• **Aim of the exercise**
What is needed is an exact copy of all the lines below.

[Saved data entries]

*** Begin section ***

--- src/include/sbt_pkg.sv ---
// Purpose: constants and types for the serial link byte transmitter
// Assumes: CLK is the 250 MHz bit clock, one serial bit per CLK
// Notes:   code words are held in send order {a,b,c,d,e,i,f,g,h,j}, a first
package sbt_pkg;
    localparam int CLK_PERIOD_PS = 4000;
    localparam int BITS_PER_CHAR = 10;
    localparam int RP_LOW_PERCENT = 60;
    localparam int RP_LOW_CYCLES = (BITS_PER_CHAR * RP_LOW_PERCENT) / 100;
    localparam logic [3:0] BIT_CNT_LAST = 4'(BITS_PER_CHAR - 1);
    localparam logic [2:0] RP_CNT_LOAD = 3'(RP_LOW_CYCLES - 1);

    localparam logic [7:0] FILL_BYTE = 8'hBC;
    localparam logic [7:0] ALT_BYTE = 8'h4A;
    localparam logic [4:0] X_K28 = 5'h1C;
    localparam logic [4:0] X_D07 = 5'h07;
    localparam logic [2:0] Y_ALT = 3'h7;
    localparam logic [2:0] Y_D3 = 3'h3;
    localparam logic [9:0] VIOL_CODE = 10'h01F;
    localparam logic [9:0] FILL_CODE_NEG = 10'h0FA;
    localparam logic [9:0] FILL_CODE_POS = 10'h305;
    localparam logic [9:0] ALT_CODE = 10'h155;

    localparam logic [7:0] LFSR_SEED = 8'h01;
    localparam logic [7:0] LFSR_LAST = 8'h80;
    localparam logic [7:0] LFSR_TAPS = 8'hB8;

    localparam logic [1:0] ENC_SEL_LOW = 2'h0;
    localparam logic [1:0] ENC_SEL_HIGH = 2'h1;

    localparam int PIN_W = 17;
    localparam int PIN_CKW = 16;
    localparam int PIN_NOW_N = 15;
    localparam int PIN_NEXT_N = 14;
    localparam int PIN_BYTE_HI = 13;
    localparam int PIN_BYTE_LO = 6;
    localparam int PIN_SC = 5;
    localparam int PIN_VIOL = 4;
    localparam int PIN_OPT_OFF = 3;
    localparam int PIN_BIST_N = 2;
    localparam int PIN_MODE_HI = 1;
    localparam int PIN_MODE_LO = 0;

    typedef enum logic [1:0] {SBT_MODE_ENC, SBT_MODE_RAW, SBT_MODE_TEST} sbt_mode_t;
endpackage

*** End section ***

• **Problem solution**
--- src/include/sbt_pkg.sv ---
// Purpose: constants and types for the serial link byte transmitter
// Assumes: CLK is the 250 MHz bit clock, one serial bit per CLK
// Notes:   code words are held in send order {a,b,c,d,e,i,f,g,h,j}, a first
package sbt_pkg;
    localparam int CLK_PERIOD_PS = 4000;
    localparam int BITS_PER_CHAR = 10;
    localparam int RP_LOW_PERCENT = 60;
    localparam int RP_LOW_CYCLES = (BITS_PER_CHAR * RP_LOW_PERCENT) / 100;
    localparam logic [3:0] BIT_CNT_LAST = 4'(BITS_PER_CHAR - 1);
    localparam logic [2:0] RP_CNT_LOAD = 3'(RP_LOW_CYCLES - 1);

    localparam logic [7:0] FILL_BYTE = 8'hBC;
    localparam logic [7:0] ALT_BYTE = 8'h4A;
    localparam logic [4:0] X_K28 = 5'h1C;
    localparam logic [4:0] X_D07 = 5'h07;
    localparam logic [2:0] Y_ALT = 3'h7;
    localparam logic [2:0] Y_D3 = 3'h3;
    localparam logic [9:0] VIOL_CODE = 10'h01F;
    localparam logic [9:0] FILL_CODE_NEG = 10'h0FA;
    localparam logic [9:0] FILL_CODE_POS = 10'h305;
    localparam logic [9:0] ALT_CODE = 10'h155;

    localparam logic [7:0] LFSR_SEED = 8'h01;
    localparam logic [7:0] LFSR_LAST = 8'h80;
    localparam logic [7:0] LFSR_TAPS = 8'hB8;

    localparam logic [1:0] ENC_SEL_LOW = 2'h0;
    localparam logic [1:0] ENC_SEL_HIGH = 2'h1;

    localparam int PIN_W = 17;
    localparam int PIN_CKW = 16;
    localparam int PIN_NOW_N = 15;
    localparam int PIN_NEXT_N = 14;
    localparam int PIN_BYTE_HI = 13;
    localparam int PIN_BYTE_LO = 6;
    localparam int PIN_SC = 5;
    localparam int PIN_VIOL = 4;
    localparam int PIN_OPT_OFF = 3;
    localparam int PIN_BIST_N = 2;
    localparam int PIN_MODE_HI = 1;
    localparam int PIN_MODE_LO = 0;

    typedef enum logic [1:0] {SBT_MODE_ENC, SBT_MODE_RAW, SBT_MODE_TEST} sbt_mode_t;
endpackage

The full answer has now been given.